Task material:
[constraint.sdc]
create_clock -name core_clock -period 14.3 [get_ports {clk}]
set_input_delay 2.8600 -clock core_clock [delete_from_list [all_inputs] [get_ports {clk}]]
set_output_delay 2.8600 -clock core_clock [all_outputs]
set_load 0.01 [all_outputs]
[design.v]
module ALU(
    input [31:0] rs1,
    input [31:0] rs2,
    input [3:0]  ALUControl,
    output logic [31:0] rd
);
localparam ADD  = 4'b0000;
localparam SUB  = 4'b1000;
localparam SLL  = 4'b0001;
localparam SLT  = 4'b0010;
localparam SLTU = 4'b0011;
localparam XOR  = 4'b0100;
localparam SRL  = 4'b0101;
localparam SRA  = 4'b1101;
localparam OR   = 4'b0110;
localparam AND  = 4'b0111;
always_comb begin
    unique case (ALUControl) 
        ADD: begin
            rd = rs1 + rs2;
        end
        SUB: begin
            rd = rs1 - rs2;
        end
        SLL: begin
            rd = $unsigned(rs1) << rs2[4:0];
        end
        SLT: begin
            rd = $signed(rs1) < $signed(rs2) ? 1 : 0;
        end
        SLTU: begin
            rd = $unsigned(rs1) < $unsigned(rs2) ? 1 : 0;
        end
        XOR: begin
            rd = rs1 ^ rs2;
        end
        SRL: begin
            rd = $unsigned(rs1) >> rs2[4:0];
        end
        SRA: begin
            rd = $signed(rs1) >>> rs2[4:0];
        end
        OR: begin
            rd = rs1 | rs2;
        end
        AND: begin
            rd = rs1 & rs2;
        end
        default: begin
            rd = 32'b0;
        end
    endcase
end
endmodule
module ALU_Control_Unit(
    input [1:0] ALUOp,
    input [6:0] funct7,
    input [2:0] funct3,
    output logic [3:0] ALUControl
);
localparam ADD  = 4'b0000;
localparam SUB  = 4'b1000;
localparam SLL  = 4'b0001;
localparam SLT  = 4'b0010;
localparam SLTU = 4'b0011;
localparam XOR  = 4'b0100;
localparam SRL  = 4'b0101;
localparam SRA  = 4'b1101;
localparam OR   = 4'b0110;
localparam AND  = 4'b0111;
always_comb begin
    unique case (ALUOp) 
        2'b00: begin
            ALUControl = ADD;
        end
        2'b01: begin
            ALUControl = SUB;
        end
        2'b10: begin
            ALUControl = {funct7[5], funct3};
        end
        2'b11: begin
            if (funct3 == 3'b101) begin         
                ALUControl = {funct7[5], funct3};
            end
            else begin
                ALUControl = {1'b0, funct3};
            end
        end
        default: begin
            ALUControl = ADD;
        end
    endcase
end
endmodule
module Control_Unit(
    input  logic [6:0]  opcode,
    output logic [1:0]  ALUOp,       
    output logic [1:0]  ALUSrcA,     
    output logic        ALUSrcB,            
    output logic        Branch,
    output logic        Jal,
    output logic        Jalr,
    output logic        MemWrite,
    output logic        MemRead,
    output logic [1:0]  ResultSrc,    
    output logic        RegWrite,
    output logic        FALUEnable          
);
always_comb begin
    ALUOp = 2'b00;
    ALUSrcA = 2'b00;
    ALUSrcB = 1'b0;
    Branch = 1'b0;
    Jal = 1'b0;
    Jalr = 1'b0;
    MemWrite = 1'b0;
    MemRead = 1'b0;
    ResultSrc = 2'b00;
    RegWrite = 1'b0;
    FALUEnable = 1'b0;
    case (opcode)
        7'b0110011: begin
            ALUOp = 2'b10;
            RegWrite = 1'b1;
        end
        7'b0000011: begin
            ALUSrcB = 1'b1;
            MemRead = 1'b1;
            ResultSrc = 2'b01;
            RegWrite = 1'b1;
        end
        7'b0010011: begin
            ALUOp = 2'b11;
            ALUSrcB = 1'b1;
            RegWrite = 1'b1;
        end
        7'b1100111: begin
            ALUSrcB = 1'b1;
            Jalr = 1'b1;
            ResultSrc = 2'b10;
            RegWrite = 1'b1;
        end
        7'b0100011: begin
            ALUSrcB = 1'b1;
            MemWrite = 1'b1;
        end
        7'b1100011: begin
            ALUOp = 2'b01;
            Branch = 1'b1;
        end
        7'b0010111: begin
            ALUSrcA = 2'b01;
            ALUSrcB = 1'b1;
            RegWrite = 1'b1;
        end
        7'b0110111: begin
            ALUSrcA = 2'b10;
            ALUSrcB = 1'b1;
            RegWrite = 1'b1;
        end
        7'b1101111: begin
            Jal = 1'b1;
            ResultSrc = 2'b10;
            RegWrite = 1'b1;
        end
    endcase
end
endmodule
module EX_MEM_Reg(
    input clk,
    input rst,
    input [31:0] EX_pc4,
    input [31:0] EX_alu_result,
    input [31:0] EX_rs2_data,
    input [4:0]  EX_rd,
    input [2:0]  EX_funct3,
    input        EX_MemWrite,
    input        EX_MemRead,
    input        EX_RegWrite,
    input [1:0]  EX_ResultSrc,
    output logic [31:0] MEM_pc4,
    output logic [31:0] MEM_alu_result,
    output logic [31:0] MEM_rs2_data,
    output logic [4:0]  MEM_rd,
    output logic [2:0]  MEM_funct3,
    output logic        MEM_MemWrite,
    output logic        MEM_MemRead,
    output logic        MEM_RegWrite,
    output logic [1:0]  MEM_ResultSrc
);
always_ff @(posedge clk or posedge rst) begin
    if (rst) begin
        MEM_pc4         <= 32'b0;
        MEM_alu_result  <= 32'b0;
        MEM_rs2_data    <= 32'b0;
        MEM_rd          <= 5'b0;
        MEM_funct3      <= 3'b0;
        MEM_MemWrite    <= 1'b0;
        MEM_MemRead     <= 1'b0;
        MEM_RegWrite    <= 1'b0;
        MEM_ResultSrc   <= 2'b0;
    end
    else begin
        MEM_pc4         <= EX_pc4;
        MEM_alu_result  <= EX_alu_result;
        MEM_rs2_data    <= EX_rs2_data;
        MEM_rd          <= EX_rd;
        MEM_funct3      <= EX_funct3;
        MEM_MemWrite    <= EX_MemWrite;
        MEM_MemRead     <= EX_MemRead;
        MEM_RegWrite    <= EX_RegWrite;
        MEM_ResultSrc   <= EX_ResultSrc;
    end
end
endmodule
module Forwarding_Unit(
    input [4:0] EX_rs1,
    input [4:0] EX_rs2,
    input [4:0] MEM_rd,
    input       MEM_RegWrite,
    input [4:0] WB_rd,
    input       WB_RegWrite,
    output logic [1:0] ForwardA,
    output logic [1:0] ForwardB
);
always_comb begin
    ForwardA = 2'b00;
    if (MEM_RegWrite && (MEM_rd != 5'b0) && (MEM_rd == EX_rs1)) begin
        ForwardA = 2'b01;
    end
    else if (WB_RegWrite && (WB_rd != 5'b0) && (WB_rd == EX_rs1)) begin
        ForwardA = 2'b10;
    end 
end
always_comb begin
    ForwardB = 2'b00;
    if (MEM_RegWrite && (MEM_rd != 5'b0) && (MEM_rd == EX_rs2)) begin
        ForwardB = 2'b01;
    end
    else if (WB_RegWrite && (WB_rd != 5'b0) && (WB_rd == EX_rs2)) begin
        ForwardB = 2'b10;
    end 
end
endmodule
module Hazard_Detection_Unit(
    input [4:0] ID_rs1,
    input [4:0] ID_rs2,
    input [4:0] EX_rd,
    input       EX_MemRead,
    input ID_Branch,
    input ID_take_branch,
    input ID_Jal,
    input ID_Jalr,
    input ID_Branch_Stall,
    output logic Stall,
    output logic IF_ID_flush,
    output logic ID_EX_flush
);
logic load_use_hazard;
always_comb begin
    load_use_hazard = 1'b0;
    if (EX_MemRead) begin
        if ((EX_rd == ID_rs1) || (EX_rd == ID_rs2)) begin
            if (EX_rd != 5'b0) begin
                load_use_hazard = 1'b1;
            end
        end
    end
end
logic control_hazard;
logic branch_hazard;     
logic jump_hazard;       
always_comb begin
    branch_hazard = 1'b0;
    jump_hazard = 1'b0;
    if (ID_Branch && ID_take_branch) begin
        branch_hazard = 1'b1;
    end
    if (ID_Jal || ID_Jalr) begin
        jump_hazard = 1'b1;
    end
    control_hazard = (branch_hazard || jump_hazard) && !Stall;
end
assign Stall = ID_Branch_Stall || load_use_hazard;
always_comb begin
    IF_ID_flush = 1'b0;
    if (control_hazard) begin
        IF_ID_flush = 1'b1;
    end
end
always_comb begin
    ID_EX_flush = 1'b0;
    if (Stall) begin
        ID_EX_flush = 1'b1;
    end
    if (branch_hazard && control_hazard) begin
        ID_EX_flush = 1'b1;
    end
end
endmodule
module ID_EX_Reg(
    input clk,
    input rst,
    input flush,
    input [31:0] ID_PC,
    input [31:0] ID_pc4,
    input [31:0] ID_rs1_data,
    input [31:0] ID_rs2_data,
    input [31:0] ID_imm,
    input [4:0] ID_rs1,
    input [4:0] ID_rs2,
    input [4:0] ID_rd,
    input [2:0] ID_funct3,
    input [3:0] ID_ALUControl,
    input [1:0] ID_ALUSrcA,
    input       ID_ALUSrcB,
    input       ID_MemWrite,
    input       ID_MemRead,
    input       ID_RegWrite,
    input [1:0] ID_ResultSrc,
    output logic [31:0] EX_PC,
    output logic [31:0] EX_pc4,
    output logic [31:0] EX_rs1_data,
    output logic [31:0] EX_rs2_data,
    output logic [31:0] EX_imm,
    output logic [4:0] EX_rs1,
    output logic [4:0] EX_rs2,
    output logic [4:0] EX_rd,
    output logic [2:0] EX_funct3,
    output logic [3:0] EX_ALUControl,
    output logic [1:0] EX_ALUSrcA,
    output logic       EX_ALUSrcB,
    output logic       EX_MemWrite,
    output logic       EX_MemRead,
    output logic       EX_RegWrite,
    output logic [1:0] EX_ResultSrc
);
always_ff @(posedge clk or posedge rst) begin
    if (rst) begin
        EX_PC       <= 32'b0;
        EX_pc4      <= 32'b0;
        EX_rs1_data <= 32'b0;
        EX_rs2_data <= 32'b0;
        EX_imm      <= 32'b0;
        EX_rs1      <= 5'b0;
        EX_rs2      <= 5'b0;
        EX_rd       <= 5'b0;
        EX_funct3   <= 3'b0;
        EX_ALUControl <= 4'b0;
        EX_ALUSrcA  <= 2'b0;
        EX_ALUSrcB  <= 1'b0;
        EX_MemWrite <= 1'b0;
        EX_MemRead  <= 1'b0;
        EX_RegWrite <= 1'b0;
        EX_ResultSrc <= 2'b0;
    end
    else if (flush) begin
        EX_PC       <= 32'b0;
        EX_pc4      <= 32'b0;
        EX_rs1_data <= 32'b0;
        EX_rs2_data <= 32'b0;
        EX_imm      <= 32'b0;
        EX_rs1      <= 5'b0;
        EX_rs2      <= 5'b0;
        EX_rd       <= 5'b0;
        EX_funct3   <= 3'b0;
        EX_ALUControl <= 4'b0;
        EX_ALUSrcA  <= 2'b0;
        EX_ALUSrcB  <= 1'b0;
        EX_MemWrite <= 1'b0;
        EX_MemRead  <= 1'b0;
        EX_RegWrite <= 1'b0;
        EX_ResultSrc <= 2'b0;
    end
    else begin
        EX_PC       <= ID_PC;
        EX_pc4      <= ID_pc4;
        EX_rs1_data <= ID_rs1_data;
        EX_rs2_data <= ID_rs2_data;
        EX_imm      <= ID_imm;
        EX_rs1      <= ID_rs1;
        EX_rs2      <= ID_rs2;
        EX_rd       <= ID_rd;
        EX_funct3   <= ID_funct3;
        EX_ALUControl <= ID_ALUControl;
        EX_ALUSrcA  <= ID_ALUSrcA;
        EX_ALUSrcB  <= ID_ALUSrcB;
        EX_MemWrite <= ID_MemWrite;
        EX_MemRead  <= ID_MemRead;
        EX_RegWrite <= ID_RegWrite;
        EX_ResultSrc <= ID_ResultSrc;
    end
end
endmodule
module ID_Forwarding_Unit(
    input [4:0] ID_rs1,
    input [4:0] ID_rs2,
    input       ID_Branch,       
    input       ID_Jalr,
    input [4:0] EX_rd,
    input       EX_RegWrite,
    input       EX_MemRead,
    input [4:0] MEM_rd,
    input       MEM_RegWrite,
    input       MEM_MemRead,
    input [4:0] WB_rd,
    input       WB_RegWrite,
    output logic [1:0] ID_ForwardA,
    output logic [1:0] ID_ForwardB,
    output logic ID_Branch_Stall
);
logic need_forwarding;
assign need_forwarding = ID_Branch || ID_Jalr;
always_comb begin
    ID_ForwardA = 2'b00;
    if (need_forwarding) begin
        if (MEM_RegWrite && (MEM_rd != 5'b0) && (MEM_rd == ID_rs1)) begin
            ID_ForwardA = 2'b01;
        end
        else if (WB_RegWrite && (WB_rd != 5'b0) && (WB_rd == ID_rs1)) begin
            ID_ForwardA = 2'b10;
        end
    end
end
always_comb begin
    ID_ForwardB = 2'b00;
    if (need_forwarding) begin
        if (MEM_RegWrite && (MEM_rd != 5'b0) && (MEM_rd == ID_rs2)) begin
            ID_ForwardB = 2'b01;
        end
        else if (WB_RegWrite && (WB_rd != 5'b0) && (WB_rd == ID_rs2)) begin
            ID_ForwardB = 2'b10;
        end
    end
end
always_comb begin
    ID_Branch_Stall = 1'b0;
    if (need_forwarding) begin
        if (EX_RegWrite && (EX_rd != 5'b0)) begin
            if ((EX_rd == ID_rs1) || (EX_rd == ID_rs2)) begin
                ID_Branch_Stall = 1'b1;
            end
        end
        if (MEM_MemRead && MEM_RegWrite && (MEM_rd != 5'b0)) begin
            if ((MEM_rd == ID_rs1) || (MEM_rd == ID_rs2)) begin
                ID_Branch_Stall = 1'b1;
            end
        end
    end
end
endmodule
module IF_ID_Reg(
    input clk,
    input rst,
    input stall,
    input flush,
    input [31:0] IF_PC,
    input [31:0] IF_pc4,
    input [31:0] IF_instr,
    output logic [31:0] ID_PC,
    output logic [31:0] ID_pc4,
    output logic [31:0] ID_instr
);
always_ff @(posedge clk or posedge rst) begin
    if (rst) begin
        ID_PC       <= 32'b0;
        ID_pc4      <= 32'b0;
        ID_instr    <= 32'h00000013;  
    end
    else if (flush) begin
        ID_PC       <= 32'b0;
        ID_pc4      <= 32'b0;
        ID_instr    <= 32'h00000013;
    end
    else if (!stall) begin
        ID_PC       <= IF_PC;
        ID_pc4      <= IF_pc4;
        ID_instr    <= IF_instr;
    end
end
endmodule
module MEM_WB_Reg(
    input clk,
    input rst,
    input [31:0] MEM_pc4,
    input [31:0] MEM_alu_result,
    input [31:0] MEM_load_data,
    input [4:0]  MEM_rd,
    input        MEM_RegWrite,
    input [1:0]  MEM_ResultSrc,
    output logic [31:0] WB_pc4,
    output logic [31:0] WB_alu_result,
    output logic [31:0] WB_load_data,
    output logic [4:0]  WB_rd,
    output logic        WB_RegWrite,
    output logic [1:0]  WB_ResultSrc
);
always_ff @(posedge clk or posedge rst) begin
    if (rst) begin
        WB_pc4          <= 32'b0;
        WB_alu_result   <= 32'b0;
        WB_load_data    <= 32'b0;
        WB_rd           <= 5'b0;
        WB_RegWrite     <= 1'b0;
        WB_ResultSrc    <= 2'b0;
    end
    else begin
        WB_pc4          <= MEM_pc4;
        WB_alu_result   <= MEM_alu_result;
        WB_load_data    <= MEM_load_data;
        WB_rd           <= MEM_rd;
        WB_RegWrite     <= MEM_RegWrite;
        WB_ResultSrc    <= MEM_ResultSrc;
    end
end
endmodule
module branch_decision(
    input       Branch,
    input [2:0] funct3,
    input       eq,
    input       lt,
    input       ltu,
    output logic take_branch
);
localparam BEQ  = 3'b000;
localparam BNE  = 3'b001;
localparam BLT  = 3'b100;
localparam BGE  = 3'b101;
localparam BLTU = 3'b110;
localparam BGEU = 3'b111;
always_comb begin
    if (!Branch) begin
        take_branch = 1'b0;
    end
    else begin
        case (funct3)
            BEQ: begin
                take_branch = eq;
            end
            BNE: begin
                take_branch = ~eq;
            end
            BLT: begin
                take_branch = lt;
            end
            BGE: begin
                take_branch = ~lt;
            end
            BLTU: begin
                take_branch = ltu;
            end
            BGEU: begin
                take_branch = ~ltu;
            end
            default: begin
                take_branch = 1'b0;
            end
        endcase
    end
end
endmodule
module comparator(
    input [31:0] rs1,
    input [31:0] rs2,
    output logic eq,
    output logic lt,
    output logic ltu
);
assign eq = (rs1 == rs2);
assign lt = ($signed(rs1) < $signed(rs2));
assign ltu = (rs1 < rs2);
endmodule
module imm_gen(
    input  logic [31:0] instr,
    output logic [31:0] imm
);
logic [6:0] opcode;
assign opcode = instr[6:0];
always_comb begin
    case(opcode) 
        7'b0000011, 7'b0010011, 7'b1100111: begin
            imm = {{20{instr[31]}}, instr[31:20]};
        end
        7'b0100011: begin
            imm = {{20{instr[31]}}, instr[31:25], instr[11:7]};
        end
        7'b1100011: begin
            imm = {{19{instr[31]}}, instr[31], instr[7], instr[30:25], instr[11:8], 1'b0};
        end
        7'b0010111, 7'b0110111: begin
            imm = {instr[31:12], 12'b0};
        end
        7'b1101111: begin
            imm = {{11{instr[31]}}, instr[31], instr[19:12], instr[20], instr[30:21], 1'b0};
        end
        default: begin
            imm = 32'b0;
        end
    endcase
end
endmodule
module load_data(
    input        MemRead,
    input [31:0] dm_rdata,
    input [2:0]  funct3,
    input [31:0] alu_result,
    output logic [31:0] load_data_final
);
localparam LW  = 3'b010;
localparam LB  = 3'b000;
localparam LH  = 3'b001;
localparam LBU = 3'b100;
localparam LHU = 3'b101;
always_comb begin
    load_data_final = 32'b0;
    if (MemRead) begin
        load_data_final = dm_rdata;
        case (funct3)
            LW: begin
                load_data_final = dm_rdata;
            end
            LB: begin
                case (alu_result[1:0]) 
                    2'b00: load_data_final = {{24{dm_rdata[7]}}, dm_rdata[7:0]};
                    2'b01: load_data_final = {{24{dm_rdata[15]}}, dm_rdata[15:8]};
                    2'b10: load_data_final = {{24{dm_rdata[23]}}, dm_rdata[23:16]};
                    2'b11: load_data_final = {{24{dm_rdata[31]}}, dm_rdata[31:24]};
                endcase
            end
            LH: begin
                case (alu_result[1])
                    1'b0: load_data_final = {{16{dm_rdata[15]}}, dm_rdata[15:0]};
                    1'b1: load_data_final = {{16{dm_rdata[31]}}, dm_rdata[31:16]};
                endcase
            end
            LBU: begin
                case (alu_result[1:0])
                    2'b00: load_data_final = {24'b0, dm_rdata[7:0]};
                    2'b01: load_data_final = {24'b0, dm_rdata[15:8]};
                    2'b10: load_data_final = {24'b0, dm_rdata[23:16]};
                    2'b11: load_data_final = {24'b0, dm_rdata[31:24]};
                endcase
            end 
            LHU: begin
                case(alu_result[1])
                    1'b0: load_data_final = {16'b0, dm_rdata[15:0]};
                    1'b1: load_data_final = {16'b0, dm_rdata[31:16]};
                endcase
            end
        endcase
    end
end
endmodule
module pc_mux(
    input [1:0]  PCSel,
    input [31:0] pc4,
    input [31:0] pc_imm,
    input [31:0] ALU_Result,
    output logic [31:0] pc_next
);
always_comb begin
    case (PCSel)
        2'b00: begin
            pc_next = pc4;
        end
        2'b01: begin
            pc_next = pc_imm;
        end
        2'b10: begin
            pc_next = {ALU_Result[31:1], 1'b0};
        end
        default: begin
            pc_next = pc4;
        end
    endcase
end
endmodule
module pc_select(
    input Branch,
    input take_branch,
    input Jal,
    input Jalr,
    output logic [1:0] PCSel
);
always_comb begin
    if (Jalr) begin
        PCSel = 2'b10;
    end
    else if (Jal) begin
        PCSel = 2'b01;
    end
    else if (Branch && take_branch) begin
        PCSel = 2'b01;
    end
    else begin
        PCSel = 2'b00;
    end
end
endmodule
module regfile(
    input logic clk,
    input  logic [4:0]  rs1_addr,
    input  logic [4:0]  rs2_addr,
    output logic [31:0] rs1_data,
    output logic [31:0] rs2_data,
    input  logic        we,
    input  logic [4:0]  rd_addr,
    input  logic [31:0] rd_data
);
logic [31:0] regs [31:0];
assign rs1_data = (rs1_addr == 5'b0) ? 32'b0 :
                  (we && (rd_addr == rs1_addr)) ? rd_data : regs[rs1_addr];
assign rs2_data = (rs2_addr == 5'b0) ? 32'b0 :
                  (we && (rd_addr == rs2_addr)) ? rd_data : regs[rs2_addr];
always_ff @(posedge clk) begin
    if (we && (rd_addr != 5'b0)) begin
        regs[rd_addr] <= rd_data;
    end
end
endmodule
module store_data(
    input [2:0]  funct3,
    input        MemWrite,
    input [31:0] rs2_data,
    input [31:0] alu_result,
    output logic [3:0]  dm_web,
    output logic [31:0] dm_wdata
);
localparam SW = 3'b010;
localparam SB = 3'b000;
localparam SH = 3'b001;
always_comb begin
    dm_wdata = 32'b0;
    dm_web = 4'b1111;
    if (MemWrite) begin
        case(funct3)
            SB: begin
                dm_wdata = {4{rs2_data[7:0]}};
                case (alu_result[1:0]) 
                    2'b00: dm_web = 4'b1110;
                    2'b01: dm_web = 4'b1101;
                    2'b10: dm_web = 4'b1011;
                    2'b11: dm_web = 4'b0111;
                endcase
            end
            SH: begin
                dm_wdata = {2{rs2_data[15:0]}};
                case (alu_result[1:0]) 
                    2'b00: dm_web = 4'b1100;
                    2'b10: dm_web = 4'b0011;
                    default: dm_web = 4'b1111;
                endcase
            end
            SW: begin
                dm_wdata = rs2_data;
                dm_web = 4'b0;
            end
            default: begin
                dm_wdata = rs2_data;
                dm_web = 4'b1111;
            end
        endcase
    end
end
endmodule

Action item:
Find and copy each line in the material above where the string "regs" occurs.

Completed exercise:
logic [31:0] regs [31:0];
                  (we && (rd_addr == rs1_addr)) ? rd_data : regs[rs1_addr];
                  (we && (rd_addr == rs2_addr)) ? rd_data : regs[rs2_addr];
        regs[rd_addr] <= rd_data;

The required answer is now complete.